Coefficient of determination is always 1 - high values

80 Views Asked by At

I've got some measurement on my abscissa reaching from about 7500 to 10300. On my ordinate my measurements reach from 10 to 90. Now, I'm doing linear regression and I'm also calculating the coefficient of determination, please see the picture.

linear regresssion

My question: Coefficient of determination is always 1, which is quite strange, because obviously you can see some outliners. Is this the case because I've got some very high values on my abscissa compared to the ordinate? Does it make sense to scale the abscissa values down, but how?

Sorry for my bad english! Thank you very much in advance! :)

2

There are 2 best solutions below

2
On BEST ANSWER

You nicely sent me the data $(x_i,y_i)$ you used for the regression.

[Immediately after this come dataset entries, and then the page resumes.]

[src/ext_mem_port.sv]
`timescale 1ns/1ps
`include "mem_manager_defs.svh"

// four-phase req/ack master toward external memory
module ext_mem_port (
	input  logic modified_clock_sram,
	input  logic rst,
	input  logic start,
	input  mem_manager_pkg::mem_word_req_t cmd,
	output logic done,
	output logic [`DATA_W-1:0] rdata,
	output logic ext_req,
	output mem_manager_pkg::mem_word_req_t ext_cmd,
	input  logic ext_ack,
	input  logic [`DATA_W-1:0] ext_rdata
);

	typedef enum logic [1:0] {
		P_IDLE,      // waiting for start
		P_SETUP,     // command settling before req
		P_WAIT_ACK,  // req high, ack pending
		P_WAIT_REL   // req dropped, ack still high
	} port_state_t;

	port_state_t state;

	// --------------------------------------------------
	// handshake FSM
	// --------------------------------------------------
	always_ff @(posedge modified_clock_sram) begin
		if (rst) begin
			state   <= P_IDLE;
			ext_req <= 1'b0;
			done    <= 1'b0;
		end else begin
			done <= 1'b0; // single clock pulse
			case (state)
				P_IDLE: begin
					if (start) begin
						state <= P_SETUP;
					end
				end
				P_SETUP: begin
					ext_req <= 1'b1; // cmd already stable one clock
					state   <= P_WAIT_ACK;
				end
				P_WAIT_ACK: begin
					if (ext_ack) begin
						ext_req <= 1'b0;
						state   <= P_WAIT_REL;
					end
				end
				P_WAIT_REL: begin
					if (!ext_ack) begin
						done  <= 1'b1; // responder released, port free again
						state <= P_IDLE;
					end
				end
				default: begin
					ext_req <= 1'b0;
					state   <= P_IDLE;
				end
			endcase
		end
	end

	// --------------------------------------------------
	// command and read data holding
	// --------------------------------------------------
	always_ff @(posedge modified_clock_sram) begin
		if (state == P_IDLE && start) begin
			ext_cmd <= cmd; // held for the whole transaction
		end
		if (state == P_WAIT_ACK && ext_ack) begin
			rdata <= ext_rdata; // valid with ack
		end
	end

endmodule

In order to work with exact arithmetics, I defined $$X_i=10^{-6}\times{\text{Round}[10^6\, x_i]}\qquad Y_i=10^{-6}\times{\text{Round}[10^6\, y_i]}$$ which makes all numbers to be rational.

Doing it, the model is $$y=-\frac{345121169983}{1961628980}+\frac{62038153 }{2452036225}x$$

Using the formulae in Michael Hardy's answer, I obtained $$R^2=\frac{61579718842422544}{62758163406024421}\approx 0.981222$$ which is exactly what the linear correlation of the $(x_i,y_i)$ data gives.

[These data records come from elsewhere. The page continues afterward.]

## src/mem_manager_defs.svh

```systemverilog
`ifndef MEM_MANAGER_DEFS_SVH
`define MEM_MANAGER_DEFS_SVH

// --------------------------------------------------
// system bus widths
// --------------------------------------------------
`define ADDR_W 18                  // word address
`define DATA_W 32                  // data word

// --------------------------------------------------
// slot timing inside one system cycle
// --------------------------------------------------
`define SLOTS_PER_CYCLE 10         // fast clocks per system clock
`define LATCH_SLOT 1               // bus sampled here, first publish slot
`define NO_RETURN 2                // closing slots, nothing published
`define SLOT_W 4                   // slot counter width

// --------------------------------------------------
// scratch window, mapped onto the on-chip RAM
// --------------------------------------------------
`define SCRATCH_BASE 230403
`define SCRATCH_WORDS 16384
`define SCRATCH_AW 14              // log2 of the window size

`endif

```

## src/mem_manager_pkg.sv

```systemverilog
`include "mem_manager_defs.svh"

package mem_manager_pkg;

	// --------------------------------------------------
	// one word request, system bus or external command
	// --------------------------------------------------
	typedef struct packed {
		logic wren;                    // 1 = write
		logic [`ADDR_W-1:0] addr;      // word address
		logic [`DATA_W-1:0] wdata;     // write data, ignored on reads
	} mem_word_req_t;

	// where a decoded address lands
	typedef enum logic [0:0] {
		REGION_SCRATCH = 1'b0,         // on-chip scratch RAM
		REGION_EXT     = 1'b1          // external memory
	} region_t;

	// --------------------------------------------------
	// decoded form of the sampled request
	// --------------------------------------------------
	typedef struct packed {
		logic hit;                     // same as last request, nothing to do
		region_t region;
		logic [`SCRATCH_AW-1:0] offset; // word offset inside the window
	} access_t;

endpackage

```

## src/access_sequencer.sv

```systemverilog
`timescale 1ns/1ps
`include "mem_manager_defs.svh"

// main FSM: dispatch, wait, slot-legal publish of pause and data_read
module access_sequencer (
	input  logic modified_clock_sram,
	input  logic rst,
	input  logic [`SLOT_W-1:0] slot,
	input  logic ext_ready,
	input  mem_manager_pkg::mem_word_req_t sys_req,
	input  mem_manager_pkg::access_t access,
	output logic sample,
	output logic scratch_we,
	output logic [`SCRATCH_AW-1:0] scratch_addr,
	output logic [`DATA_W-1:0] scratch_wdata,
	input  logic [`DATA_W-1:0] scratch_rdata,
	output logic ext_start,
	input  logic ext_done,
	input  logic [`DATA_W-1:0] ext_rdata,
	output logic pause,
	output logic [`DATA_W-1:0] data_read
);

	// legal publishing window, slots 1 to 7
	localparam logic [`SLOT_W-1:0] FIRST_SLOT = `SLOT_W'(`LATCH_SLOT);
	localparam logic [`SLOT_W-1:0] LAST_SLOT =
		`SLOT_W'(`SLOTS_PER_CYCLE - 1 - `NO_RETURN);

	typedef enum logic [3:0] {
		ST_START,        // waiting for external memory ready
		ST_IDLE,
		ST_SCR_WRITE,
		ST_SCR_READ,
		ST_SCR_READ_RDY,
		ST_EXT_WAIT,
		ST_VALID,        // result ready, waiting for a legal slot
		ST_NR_WAIT,      // finished in no-return slots
		ST_NR_RELEASE    // slot 0 passed, publish at next legal slot
	} seq_state_t;

	seq_state_t state;

	logic [`DATA_W-1:0] pending; // result to publish
	logic ext_is_read;           // external access needs its read data
	logic legal_slot;
	logic publish;

	assign legal_slot = (slot >= FIRST_SLOT) && (slot <= LAST_SLOT);
	assign sample     = (state == ST_IDLE) && (slot == FIRST_SLOT);

	// both waiting states release the same way
	assign publish = legal_slot && ((state == ST_VALID) || (state == ST_NR_RELEASE));

	// --------------------------------------------------
	// control FSM
	// --------------------------------------------------
	always_ff @(posedge modified_clock_sram) begin
		if (rst) begin
			state      <= ST_START;
			pause      <= 1'b0;
			data_read  <= '0;
			scratch_we <= 1'b0;
			ext_start  <= 1'b0;
		end else begin
			scratch_we <= 1'b0; // both are one clock pulses
			ext_start  <= 1'b0;
			if (publish) begin
				pause     <= 1'b0;
				data_read <= pending;
			end
			case (state)
				ST_START: begin
					if (ext_ready && slot == '0) begin
						state <= ST_IDLE;
					end
				end
				ST_IDLE: begin
					if (sample) begin
						if (access.hit) begin
							state <= ST_VALID; // cached, republish same value
						end else begin
							pause <= 1'b1; // slot 1, legal
							if (access.region == mem_manager_pkg::REGION_SCRATCH) begin
								if (sys_req.wren) begin
									scratch_we <= 1'b1;
									state      <= ST_SCR_WRITE;
								end else begin
									state <= ST_SCR_READ;
								end
							end else begin
								ext_start <= 1'b1;
								state     <= ST_EXT_WAIT;
							end
						end
					end
				end
				ST_SCR_WRITE:    state <= ST_VALID; // write lands this clock
				ST_SCR_READ:     state <= ST_SCR_READ_RDY;
				ST_SCR_READ_RDY: state <= ST_VALID;
				ST_EXT_WAIT: begin
					if (ext_done) begin
						state <= ST_VALID;
					end
				end
				ST_VALID: begin
					if (publish) begin
						state <= ST_IDLE;
					end else if (slot > LAST_SLOT) begin
						state <= ST_NR_WAIT; // slots 8, 9
					end
					// slot 0 just waits here for slot 1
				end
				ST_NR_WAIT: begin
					if (slot == '0) begin
						state <= ST_NR_RELEASE;
					end
				end
				ST_NR_RELEASE: begin
					if (publish) begin
						state <= ST_IDLE;
					end
				end
				default: state <= ST_START;
			endcase
		end
	end

	// --------------------------------------------------
	// datapath registers
	// --------------------------------------------------
	always_ff @(posedge modified_clock_sram) begin
		if (sample && !access.hit) begin
			scratch_addr  <= access.offset;
			scratch_wdata <= sys_req.wdata;
			pending       <= sys_req.wdata; // writes pass through to data_read
			ext_is_read   <= !sys_req.wren;
		end
		if (state == ST_SCR_READ_RDY) begin
			pending <= scratch_rdata;
		end
		if (state == ST_EXT_WAIT && ext_done && ext_is_read) begin
			pending <= ext_rdata;
		end
	end

endmodule

```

I suspect that there is something wrong is the formula you use.

0
On

The coefficient of determination is $$ R^2 \quad = \quad 1 - \frac{\sum_{i=1}^n (y_i - \widehat {y_i})^2}{\sum_{i=1}^n (y_i - \bar y)^2} \quad = \quad \frac{ \sum_{i=1}^n (\widehat{y_i} - \bar y)^2 }{\sum_{i=1}^n (y_i-\bar y)^2}. $$ where $\widehat{y_i}$ is the $i$th fitted value, i.e. the value that the least squares line predicts for the corresponding $x$ value, and $\bar y$ is the average $y$ value. The coefficient of determination tells you what proportion of the variability in $y$ is "explained" by the variability of $x$.

The coefficient of determination is the square of the correlation.

Look at the illustrations in this answer, and you'll see that the scatterplot you show should have a correlation close to $1$; hence a coefficient of determination close to $1$.